Learning
objectives
·
Awareness of
the hallmarks of cancer
·
Following
the principles of cytotoxics and combination
chemotherapy
·
Understanding
biomarkers and druggable targets
·
Targeted
therapies in the clinic
Hallmarks
of Cancer
If there is
one paper you should read to learn about Oncology, it would be Hanahan & Weinberg’s Hallmarks of Cancer paper written at the beginning of the
millennium. It has been updated in 2011 but the original paper has a certain purity
and simplicity to it.
The authors
explain that there is a set of mutations from a normal cell phenotype that are
characteristic of cancer cells. The mutations (or hallmarks) may occur in
different mutations may occur in different orders in different cells, but they
are common characteristics of a range of over 100 distinct cancer types.
This is the
original representation of the hallmarks from the 2000 paper. They did not
include genomic instability in the original list, but argues that it was a
prerequisite for the other hallmarks to occur.
The 2011
paper updated the hallmarks to include new areas of research, considering tumour metabolism, cancer immunology, and the role of
inflammation as important hallmarks of cancer. They also upgraded Genomic
instability to a hallmark in its own right.
If you are
unfamiliar with these concepts in cancer biology, it would be worth brushing up
your knowledge before proceeding with the module by reading the hallmarks paper.

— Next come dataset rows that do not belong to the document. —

**config.mk**
```make
export PLATFORM = sky130hd
export DESIGN_NAME = pm_event_collector
export DESIGN_NICKNAME = d
export VERILOG_FILES = /design/src/rtl/pmev_pkg.sv /design/src/rtl/pmev_edge_sync.sv /design/src/rtl/pmev_timer.sv /design/src/rtl/pmev_ctrl.sv /design/src/rtl/pmev_datapath.sv /design/src/rtl/pm_event_collector.sv
export SDC_FILE = /design/constraint.sdc
export NUM_CORES = 1
export LEC_CHECK = 0
export ABC_CLOCK_PERIOD_IN_PS = 5200
export CAP_MARGIN = 20
export CORE_UTILIZATION = 45
export DETAILED_ROUTE_END_ITERATION = 8
export GPL_ROUTABILITY_DRIVEN = 0
export PLACE_DENSITY = 0.78
export SLEW_MARGIN = 20
export SYNTH_ARGS = -nofsm -noshare
export SYNTH_HDL_FRONTEND = slang
export SYNTH_SLANG_ARGS = --single-unit
```
**constraint.sdc**
```tcl
create_clock -name clk -period 5.2 [get_ports clk]
set_input_delay 0.78 -clock clk [delete_from_list [all_inputs] [get_ports clk]]
set_output_delay 0.78 -clock clk [all_outputs]
set_load 0.1 [all_outputs]
```
**src/rtl/pmev_pkg.sv**
```systemverilog
package pmev_pkg;
  localparam int DATA_W   = 16;
  localparam int ADDR_W   = 2;
  localparam int NUM_EVT  = 5;   // status events
  localparam int NUM_PIN  = NUM_EVT - 1;
  localparam int EVT_LSB  = 3;   // status bit of event 0
  localparam int EN_LSB   = 11;  // control bit of enable 0
  localparam int GATE_BIT = 0;
  localparam int STOP_BIT = 3;

  // event index order, low to high status bit
  localparam int EV_IRQB  = 0;
  localparam int EV_IRQA  = 1;
  localparam int EV_TIMER = 2;
  localparam int EV_EXT   = 3;
  localparam int EV_APM   = 4;

  typedef enum logic [ADDR_W-1:0] {
    REG_STATUS  = 2'd0,
    REG_RELOAD  = 2'd1,
    REG_CONTROL = 2'd2,
    REG_NONE    = 2'd3
  } regSel_e;

  typedef struct packed {
    logic              wrStatus;
    logic              wrReload;
    logic [DATA_W-1:0] wdata;
  } hostStrobe_t;
endpackage

```
**src/rtl/pmev_edge_sync.sv**
```systemverilog
module pmev_edge_sync #(
  parameter int SYNC_STAGES = 2
) (
  input  logic clk,
  input  logic rstN,
  input  logic evtRaw,
  output logic evtRise
);
  logic [SYNC_STAGES-1:0] syncQ;
  logic                   prevQ;

  always_ff @(posedge clk or negedge rstN) begin
    if (!rstN) begin
      syncQ <= '0;
      prevQ <= 1'b0;  // zero so a high input at reset release counts once
    end else begin
      syncQ <= {syncQ[SYNC_STAGES-2:0], evtRaw};
      prevQ <= syncQ[SYNC_STAGES-1];
    end
  end

  assign evtRise = syncQ[SYNC_STAGES-1] & ~prevQ;

  // a detected edge never lasts two cycles
  p_rise_single_r3: assert property (@(posedge clk) disable iff (!rstN)
    evtRise |=> !evtRise);
endmodule

```
**src/rtl/pmev_timer.sv**
```systemverilog
module pmev_timer #(
  parameter int TIMER_W = 8
) (
  input  logic               clk,
  input  logic               rstN,
  input  logic               tickEn,
  input  logic               timerStop,
  input  logic [TIMER_W-1:0] reloadVal,
  output logic               expire
);
  localparam logic [TIMER_W-1:0] CNT_ONE = TIMER_W'(1);

  logic [TIMER_W-1:0] countQ;

  assign expire = !timerStop && tickEn && (countQ == CNT_ONE);

  always_ff @(posedge clk or negedge rstN) begin
    if (!rstN)           countQ <= '1;
    else if (timerStop)  countQ <= reloadVal;
    else if (expire)     countQ <= reloadVal;
    else if (tickEn)     countQ <= countQ - CNT_ONE;
  end

  p_count_nonzero_r9: assert property (@(posedge clk) disable iff (!rstN)
    countQ != '0);
  p_restart_r8: assert property (@(posedge clk) disable iff (!rstN)
    expire |=> (countQ == $past(reloadVal)));
  p_stop_hold_r10: assert property (@(posedge clk) disable iff (!rstN)
    timerStop |-> !expire);
endmodule

```
**src/rtl/pmev_ctrl.sv**
```systemverilog
module pmev_ctrl
  import pmev_pkg::*;
#(
  parameter int TIMER_W = 8
) (
  input  logic               clk,
  input  logic               rstN,
  input  logic [ADDR_W-1:0]  regAddr,
  input  logic               regWr,
  input  logic [DATA_W-1:0]  regWdata,
  input  logic [NUM_EVT-1:0] statusQ,
  input  logic [TIMER_W-1:0] reloadQ,
  output hostStrobe_t        strobe,
  output logic [DATA_W-1:0]  rdData,
  output logic               gate,
  output logic               timerStop,
  output logic [NUM_EVT-1:0] evtEn
);
  logic [NUM_EVT-1:0] enQ;
  logic               gateQ;
  logic               stopQ;
  logic               wrCtrl;

  always_comb begin
    strobe          = '0;
    strobe.wdata    = regWdata;
    strobe.wrStatus = regWr && (regAddr == REG_STATUS);
    strobe.wrReload = regWr && (regAddr == REG_RELOAD);
  end
  assign wrCtrl = regWr && (regAddr == REG_CONTROL);

  always_ff @(posedge clk or negedge rstN) begin
    if (!rstN) begin
      enQ   <= '1;
      gateQ <= 1'b0;
      stopQ <= 1'b1;
    end else if (wrCtrl) begin
      enQ   <= regWdata[EN_LSB +: NUM_EVT];
      gateQ <= regWdata[GATE_BIT];
      stopQ <= regWdata[STOP_BIT];
    end
  end

  always_comb begin
    rdData = '0;
    case (regAddr)
      REG_STATUS:  rdData[EVT_LSB +: NUM_EVT] = statusQ;
      REG_RELOAD:  rdData[TIMER_W-1:0]        = reloadQ;
      REG_CONTROL: begin
        rdData[EN_LSB +: NUM_EVT] = enQ;
        rdData[GATE_BIT]          = gateQ;
        rdData[STOP_BIT]          = stopQ;
      end
      default:     rdData = '0;
    endcase
  end

  assign gate      = gateQ;
  assign timerStop = stopQ;
  assign evtEn     = enQ;

  p_ctrl_hold_r7: assert property (@(posedge clk) disable iff (!rstN)
    !wrCtrl |=> $stable({enQ, gateQ, stopQ}));
  p_one_strobe_r4: assert property (@(posedge clk) disable iff (!rstN)
    $onehot0({strobe.wrStatus, strobe.wrReload, wrCtrl}));
endmodule

```
**src/rtl/pmev_datapath.sv**
```systemverilog
module pmev_datapath
  import pmev_pkg::*;
#(
  parameter int TIMER_W     = 8,
  parameter int SYNC_STAGES = 2
) (
  input  logic               clk,
  input  logic               rstN,
  input  logic               tickEn,
  input  logic [NUM_PIN-1:0] evtPin,
  input  hostStrobe_t        strobe,
  input  logic               timerStop,
  input  logic [NUM_EVT-1:0] evtEn,
  output logic [NUM_EVT-1:0] statusQ,
  output logic [TIMER_W-1:0] reloadQ
);
  localparam logic [TIMER_W-1:0] RELOAD_MIN = TIMER_W'(1);

  logic [NUM_EVT-1:0] evtRise;
  logic [NUM_EVT-1:0] hwSet;
  logic [NUM_EVT-1:0] swKeep;
  logic [TIMER_W-1:0] reloadIn;
  logic               timerExpire;

  pmev_timer #(.TIMER_W(TIMER_W)) u_timer (
    .clk       (clk),
    .rstN      (rstN),
    .tickEn    (tickEn),
    .timerStop (timerStop),
    .reloadVal (reloadQ),
    .expire    (timerExpire)
  );

  for (genvar i = 0; i < NUM_EVT; i++) begin : g_evt
    if (i == EV_TIMER) begin : g_tmr
      assign evtRise[i] = timerExpire;
    end else begin : g_pin
      localparam int PIN = (i < EV_TIMER) ? i : i - 1;
      pmev_edge_sync #(.SYNC_STAGES(SYNC_STAGES)) u_sync (
        .clk     (clk),
        .rstN    (rstN),
        .evtRaw  (evtPin[PIN]),
        .evtRise (evtRise[i])
      );
    end
  end

  assign hwSet  = evtRise & evtEn;
  assign swKeep = strobe.wrStatus ? strobe.wdata[EVT_LSB +: NUM_EVT] : '1;

  always_ff @(posedge clk or negedge rstN) begin
    if (!rstN) statusQ <= '0;
    else       statusQ <= hwSet | (statusQ & swKeep);
  end

  assign reloadIn = (strobe.wdata[TIMER_W-1:0] == '0) ? RELOAD_MIN
                                                     : strobe.wdata[TIMER_W-1:0];

  always_ff @(posedge clk or negedge rstN) begin
    if (!rstN)                             reloadQ <= '1;
    else if (strobe.wrReload && timerStop) reloadQ <= reloadIn;
  end

  p_set_wins_r5: assert property (@(posedge clk) disable iff (!rstN)
    (hwSet != '0) |=> ((statusQ & $past(hwSet)) == $past(hwSet)));
  p_sw_clear_r4: assert property (@(posedge clk) disable iff (!rstN)
    strobe.wrStatus |=>
      ((statusQ & ~$past(hwSet) & ~$past(strobe.wdata[EVT_LSB +: NUM_EVT])) == '0));
  p_no_spurious_r3: assert property (@(posedge clk) disable iff (!rstN)
    ((statusQ & ~$past(statusQ) & ~$past(hwSet)) == '0));
  p_disabled_r6: assert property (@(posedge clk) disable iff (!rstN)
    ((statusQ & ~$past(statusQ) & ~$past(evtEn)) == '0));
  p_reload_ignored_r9: assert property (@(posedge clk) disable iff (!rstN)
    (strobe.wrReload && !timerStop) |=> $stable(reloadQ));
  p_reload_nonzero_r9: assert property (@(posedge clk) disable iff (!rstN)
    reloadQ != '0);
endmodule

```
**src/rtl/pm_event_collector.sv**
```systemverilog
module pm_event_collector
  import pmev_pkg::*;
#(
  parameter int TIMER_W     = 8,
  parameter int SYNC_STAGES = 2
) (
  input  logic              clk,
  input  logic              rstN,
  input  logic              tickEn,
  input  logic              evtApm,
  input  logic              evtExt,
  input  logic              evtIrqA,
  input  logic              evtIrqB,
  input  logic [ADDR_W-1:0] regAddr,
  input  logic              regWr,
  input  logic [DATA_W-1:0] regWdata,
  output logic [DATA_W-1:0] rdData,
  output logic              smiN
);
  hostStrobe_t        strobe;
  logic [NUM_EVT-1:0] statusQ;
  logic [NUM_EVT-1:0] evtEn;
  logic [TIMER_W-1:0] reloadQ;
  logic [NUM_PIN-1:0] evtPin;
  logic               gate;
  logic               timerStop;

  // pin order skips the timer slot of the status layout
  assign evtPin = {evtApm, evtExt, evtIrqA, evtIrqB};

  pmev_ctrl #(.TIMER_W(TIMER_W)) u_ctrl (
    .clk       (clk),
    .rstN      (rstN),
    .regAddr   (regAddr),
    .regWr     (regWr),
    .regWdata  (regWdata),
    .statusQ   (statusQ),
    .reloadQ   (reloadQ),
    .strobe    (strobe),
    .rdData    (rdData),
    .gate      (gate),
    .timerStop (timerStop),
    .evtEn     (evtEn)
  );

  pmev_datapath #(.TIMER_W(TIMER_W), .SYNC_STAGES(SYNC_STAGES)) u_dp (
    .clk       (clk),
    .rstN      (rstN),
    .tickEn    (tickEn),
    .evtPin    (evtPin),
    .strobe    (strobe),
    .timerStop (timerStop),
    .evtEn     (evtEn),
    .statusQ   (statusQ),
    .reloadQ   (reloadQ)
  );

  assign smiN = !(gate && ((statusQ & evtEn) != '0));

  p_smi_gate_r7: assert property (@(posedge clk) disable iff (!rstN)
    !gate |-> smiN);
  p_smi_source_r7: assert property (@(posedge clk) disable iff (!rstN)
    !smiN |-> (statusQ != '0));
endmodule

```
* Word-level counts from Yosys, hierarchy flattened
Index checks and enable logic that the tools add are counted.
** Storage, ports and cells
- Bits in registers :: 40
** Operators by class
- Eq/ne operators :: 3
- Add/sub/neg operators :: 1
- Reductions and logical operators :: 13
- Mux-type cells :: 10
- Bitwise operators :: 12
** Operators with widths (number)
- 8-bit two-way mux :: 4
- 5-bit AND :: 3
- 5-bit two-way mux :: 2
- 8-bit by 1-bit == test with 1-bit output, second input constant :: 1
- 8-bit logical NOT :: 1
- 4-bit case mux with 2 select lines :: 1
- 8-bit by 1-bit subtractor with 8-bit output, second input constant :: 1
- 1-bit logical AND :: 7
- 5-bit OR :: 1
- 5-bit nonzero test :: 1
- 1-bit AND :: 4
- 1-bit inverter :: 4
- 1-bit case mux with 3 select lines :: 1
- 3-bit nonzero test :: 1
- 2-bit by 1-bit == test with 1-bit output, second input constant :: 1
- 2-bit == test, second input constant :: 1
- 1-bit logical NOT :: 2
- 2-bit logical NOT :: 1
- 2-bit two-way mux :: 1
- 1-bit case mux with 2 select lines :: 1

* Depth between registers and ports, before layout
Gate-level depths: netlist of the first run.
- Word-level depth :: 5
- Mapped depth :: 6

* Hierarchy
From an unflattened synthesis of the first run, not the netlist that was laid out.
** Unflattened totals
- Cell total of the unflattened synthesis :: 177
- Area total of the unflattened synthesis :: 2114.5 µm²
** By module, submodules not included
- pmev_ctrl :: instances 1, area each 605.6 µm², cells each 59
- pmev_timer :: instances 1, area each 603.1 µm², cells each 63
- pmev_datapath :: instances 1, area each 523.0 µm², cells each 36
- pmev_edge_sync :: instances 4, area each 88.8 µm², cells each 4
- pm_event_collector :: instances 1, area each 27.5 µm², cells each 3

* Least setup slack after synthesis of the first run
OpenSTA, ideal clock, no wires.
- Kind :: input to output
- From :: in regAddr[1]
- To :: out rdData[0]
- Buffers on the path :: 1
- Arrival :: 2.660 ns
- Path slack :: 1.760 ns
- Stages :: 5
- Path through :: inv_1 -> ha_1 -> clkbuf_1 -> a22oi_1 -> nor2b_1
** Between the ends
- Word-level cells in the longest chain between the ends :: 2
- Elaborated cells on any way between the ends :: 3
** RTL lines
- start: declaration :: line pm_event_collector.sv:14 : input logic [ADDR_W-1:0] regAddr,
- 2-bit == test / 2-bit by 1-bit == test with 1-bit output (equally long branches) :: line pmev_ctrl.sv:46 : case (regAddr)
- 1-bit case mux with 2 select lines (*) :: line pmev_ctrl.sv:46
- end: declaration :: line pm_event_collector.sv:17 : output logic [DATA_W-1:0] rdData,
Every way passes the cells marked *; elsewhere a longest branch is shown, timed or not.

* Final worst setup path of the first run
Same ends and word-level chain as after synthesis.

==> results of run 1 <==
## cells by family (layout without fill, tap and decap cells)
logic type,count (synthesis),after routing,synth area share [%]
AND/OR/NAND/NOR,47,47,14.7
flip-flops,40,40,55.3
AO/OA/AOI/OAI,37,37,14.0
multiplexers,14,14,8.48
buffers and inverters,13,51,3.23
adder cells (fa/ha/maj),6,6,4.04
other,1,3,0.202
## state kept, by name (all words and copies together), names as in the netlist
register	cells
u_dp.statusQ	5
u_ctrl.gate	1
u_ctrl.timerStop	1
u_dp.g_evt.g_pin.u_sync.syncQ	8
u_dp.reloadQ	8
u_ctrl.evtEn	5
u_dp.g_evt.g_pin.u_sync.prevQ	4
u_dp.u_timer.countQ	8
## worst max-delay path: stages
cell	delay, ns
clkdlybuf4s50_1	0.45
inv_1	0.11
ha_1	0.33
a22oi_1	0.15
nor2b_1	0.15
clkdlybuf4s50_1	1.17
## layout by cell type, fill, tap and decap left out, types with 5 or more instances in the layout
| master | count |
|---|---|
| clkdlybuf4s50_1 | 35 |
| nand2_1 | 17 |
| and2_1 | 7 |
| dfstp_2 | 22 |
| o21ai_0 | 14 |
| clkbuf_8 | 5 |
| ha_1 | 6 |
| mux2_2 | 14 |
| inv_1 | 7 |
| dfrtp_1 | 18 |
## where the power goes
part	switching (mW)	internal [mW]
clock network	0.0998	0.142
registers	0.0841	0.433
logic	0.216	0.134
total	0.400	0.709
## layout make-up
type	count	area share (%)
sequential	40	43.6
multi-input combinational	107	33.0
timing repair buffer	36	15.1
clock buffer	6	3.08
tap	50	2.65
clock inverter	2	1.49
inverter	7	1.11
## worst min path at each step
stage | start | endpoint | slack (ns) | cells after the start
global route | u_dp.g_evt[4].g_pin.u_sync.syncQ[0]$_DFF_PN0_ | u_dp.g_evt[4].g_pin.u_sync.syncQ[1]$_DFF_PN0_ | 0.36 | 0
finish | u_dp.g_evt[4].g_pin.u_sync.syncQ[0]$_DFF_PN0_ | u_dp.g_evt[4].g_pin.u_sync.syncQ[1]$_DFF_PN0_ | 0.35 | 0
global placement | u_dp.g_evt[1].g_pin.u_sync.syncQ[0]$_DFF_PN0_ | u_dp.g_evt[1].g_pin.u_sync.syncQ[1]$_DFF_PN0_ | 0.33 | 0
detailed placement | u_dp.g_evt[3].g_pin.u_sync.syncQ[0]$_DFF_PN0_ | u_dp.g_evt[3].g_pin.u_sync.syncQ[1]$_DFF_PN0_ | 0.34 | 0
CTS | u_dp.g_evt[3].g_pin.u_sync.syncQ[0]$_DFF_PN0_ | u_dp.g_evt[3].g_pin.u_sync.syncQ[1]$_DFF_PN0_ | 0.36 | 0
floorplan | u_dp.g_evt[0].g_pin.u_sync.syncQ[0]$_DFF_PN0_ | u_dp.g_evt[0].g_pin.u_sync.syncQ[1]$_DFF_PN0_ | 0.33 | 0
## per-layer routing
metal	GRT usage [%]	wire, microns	up-vias
li1	-	-	645
met1	24.3	1530	699
met2	34.3	2110	42
met3	5.17	157	6
met4	8.51	50	0
met5	0	0	-
## synthesized netlist by cell type (all sizes together)
cell / n / area share [%]
nand3b: 4 / 1.6
a22oi: 4 / 1.6
or3b: 2 / 1.1
a22o: 4 / 1.9
buf: 3 / 1.2
o41ai: 1 / 0.47
dfstp: 22 / 31
nor2b: 1 / 0.34
o32a: 1 / 0.54
nand3: 3 / 0.81
clkbuf: 3 / 0.61
a311o: 1 / 0.54
ha: 6 / 4.0
o311ai: 2 / 0.94
mux2: 14 / 8.5
nand4b: 1 / 0.47
nand2: 17 / 3.4
conb: 1 / 0.20
and3: 1 / 0.34
or2: 1 / 0.34
dfrtp: 18 / 24
a21o: 1 / 0.47
a222oi: 2 / 1.1
inv: 7 / 1.4
nor2: 3 / 0.61
and4bb: 1 / 0.67
o2111ai: 1 / 0.47
nor4: 4 / 2.2
nor3: 2 / 0.54
a21oi: 3 / 1.0
and2: 7 / 2.4
o211ai: 1 / 0.40
o21ai: 15 / 4.0
o2bb2a: 1 / 0.54
==> metrics.md, run 1 <==
| Metric | Value |
|---|---|
| Ports | 43 |
| Via count | 1392 |
| GRT overflow | 0 |
| Core Area | between 3000 and 4000 sq um |
| Post-place setup slack | around 1.3 ns |
| Slew @ Worst Pin | ~1 ns |
| Slew margin rel. | approximately a third |
| Synth Instances | 158 |
| Count of cell types in the netlist | 38 |
| Initial antenna violation count | 0 |
| Seq/Total Area, Yosys | a little under three fifths |
| Clock transition time at the flip-flop clock pins of the worst setup and hold paths | about 0.070 ns |
| CTS H-tree lvls | 2 |
| Worst Setup EP | rdData[0] |
| RSZ-0062 raised after global routing | false |
| Count of final setup violators | 0 |
| Vias in the first global route | between 1000 and 1500 |
| CP arrival | approximately 3.2 ns |
| Port Buffers | 36 |
| WHS | 0.354 ns |
| Clock latency on the worst-skew pair | just under 0.3 ns |
| Cts bufs inserted | 5 |
| Largest net degree at the start of global routing | between 40 and 50 |
| # hold bufs at CTS | 0 |
| Worst r2r dst | u_dp.u_timer.countQ[5]$_DFFE_PN1P_ |
| TritonCTS Sinks | 40 |
| Peak VDD IR | between 0.2 and 0.25 mV |
| Filler cells | 317 |
| HPWL after detailed placement | 2950 microns |
| Global-route wire length before repair | between 6000 and 7000 microns |
| Die footprint | 4390 sq um |
| Status | completed |
| Post_cts resized | 0 |
| Tot GR Track Use | between 20% and 30% |
| Multi-input gate area | a little under 800 sq um |
| Die W | around 66 microns |
| RR Startpoint | u_dp.u_timer.countQ[1]$_DFFE_PN1P_ |
| Layout Cells excl Fill | 248 |
| Pwr Density | 470 nW/um^2 |
| Synth Warn # | 0 |
| Drc violations | 0 |
| Longest Clk Path Bufs | 2 |
| Post-route cell area | roughly 2400 sq um |
| Hold Path Class | reg -> reg |
| Final Hold Fails | 0 |
| Syn-to-layout area delta | 26.9% |
| Crit start category | input port |
| Total Neg Setup Slack | 0 ns |
| MaxCap Viol Count | 0 |
| R2R depth | 6 |
| DRT iter0 DRCs | between 150 and 200 |
| Final wirelength | between 3000 and 4000 microns |
| Setup WS post-layout | roughly 1.3 ns |
| Post-CTS Setup Repair Bufs | 0 |
| Yosys reg bits | 40 |
| Leakage power | about 0.95 nW |
| Rows | 23 |
| Crit. Startpoint | regAddr[1] |
| Crit path kind | in -> out |
| Diode count | 0 |
| Flip-flop and latch area | 1030 sq um |
| Die Y-Extent | 66.3 microns |
| Final ANT Viol Nets | 0 |
| Peak Freq | 0.255 GHz |
| Total power | 1.11 mW |
| CTS tree | yes |
| Final nets | 229 |
| DP Area | 2250 sq um |
| Fin util | 59.4% |
| Drt pass-1 iters | 4 |
| Root Driver | clkbuf_8 |
| Placed cells | 240 |
| Required @ worst endpoint | approximately 4.4 ns |
| Crit path capture type | output port |
| Syn_area_per_cell | around 12 sq um |
| Final period util | roughly three quarters |
| Final Skew | ~0.0028 ns |
| Min Tclk post-route | just under 4 ns |
| Wire per inst | between 15 and 20 microns |
| Fin. max-slew vios | 0 |
| Share of cells above drive strength 1 | about a quarter |
| Initial Util | between 40 and 50% |
| Reg2reg setup slack | roughly 3.3 ns |
| Vias/cell | approximately 5.6 |
| Critical-path maximum fanout | 9 |
| Netlist Area Pre-Place | between 1500 and 2000 sq um |
Note: power is estimated with default switching activity, not from simulation.
==> run 2: changes to the inputs <==
--- a/config.mk
+++ b/config.mk
@@ -5,12 +5,12 @@
 export SDC_FILE = /design/constraint.sdc
 export NUM_CORES = 1
 export LEC_CHECK = 0
-export ABC_CLOCK_PERIOD_IN_PS = 5200
+export ABC_CLOCK_PERIOD_IN_PS = 3450
 export CAP_MARGIN = 20
-export CORE_UTILIZATION = 45
+export CORE_UTILIZATION = 44
 export DETAILED_ROUTE_END_ITERATION = 8
 export GPL_ROUTABILITY_DRIVEN = 0
-export PLACE_DENSITY = 0.78
+export PLACE_DENSITY = 0.79
 export SLEW_MARGIN = 20
 export SYNTH_ARGS = -nofsm -noshare
 export SYNTH_HDL_FRONTEND = slang
==> constraint.sdc (replaced) <==
create_clock -name clk -period 3.45 [get_ports clk]
set_input_delay 0.5175 -clock clk [delete_from_list [all_inputs] [get_ports clk]]
set_output_delay 0.5175 -clock clk [all_outputs]
set_load 0.1 [all_outputs]
==> run 2 against run 1 <==
Against the previous run:
- sequential cell count unchanged
- clock skew about the same
- core utilization down 2.4 points
- final cell count unchanged
- largest cell class unchanged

I also recommend the excellent CancerQuest website for a brief and current overview of
cancer biology.
Cytotoxic
chemotherapy
Paul Ehrlich
first coined the term chemotherapy as the process of curing illness with
chemical compounds. In his time, he was mainly referring to infection, but
these days the term is used mostly for cancer therapy. Cytotoxic chemotherapy
has a shady history, originating from mustard gas used in World War II.
Accidental exposure of Italian soldiers revealed that they had depleted white
cell counts, leading to its first clinical use in leukaemia.
Chemotherapy
is big business, with leadings drugs still bringing in billions of dollars in
sales to Pharma. Also chemotherapy is not going to be
replaced by targeted therapies, in the same way that surgery has not been
replaced by chemotherapy. A detailed review of cytotoxic chemotherapy is
available in extension module E1. The key principles to understand are as
follows:
Chemotherapy discovery. Cytotoxics are discovered through serendipity,
screening programmes, or by copying and modifying
existing drugs to enhance their bioavailability. Certain promising cytotoxics may be selected for clinical because they
demonstrate efficacy in specific tumour types, but
their action is not specific to a tumour type.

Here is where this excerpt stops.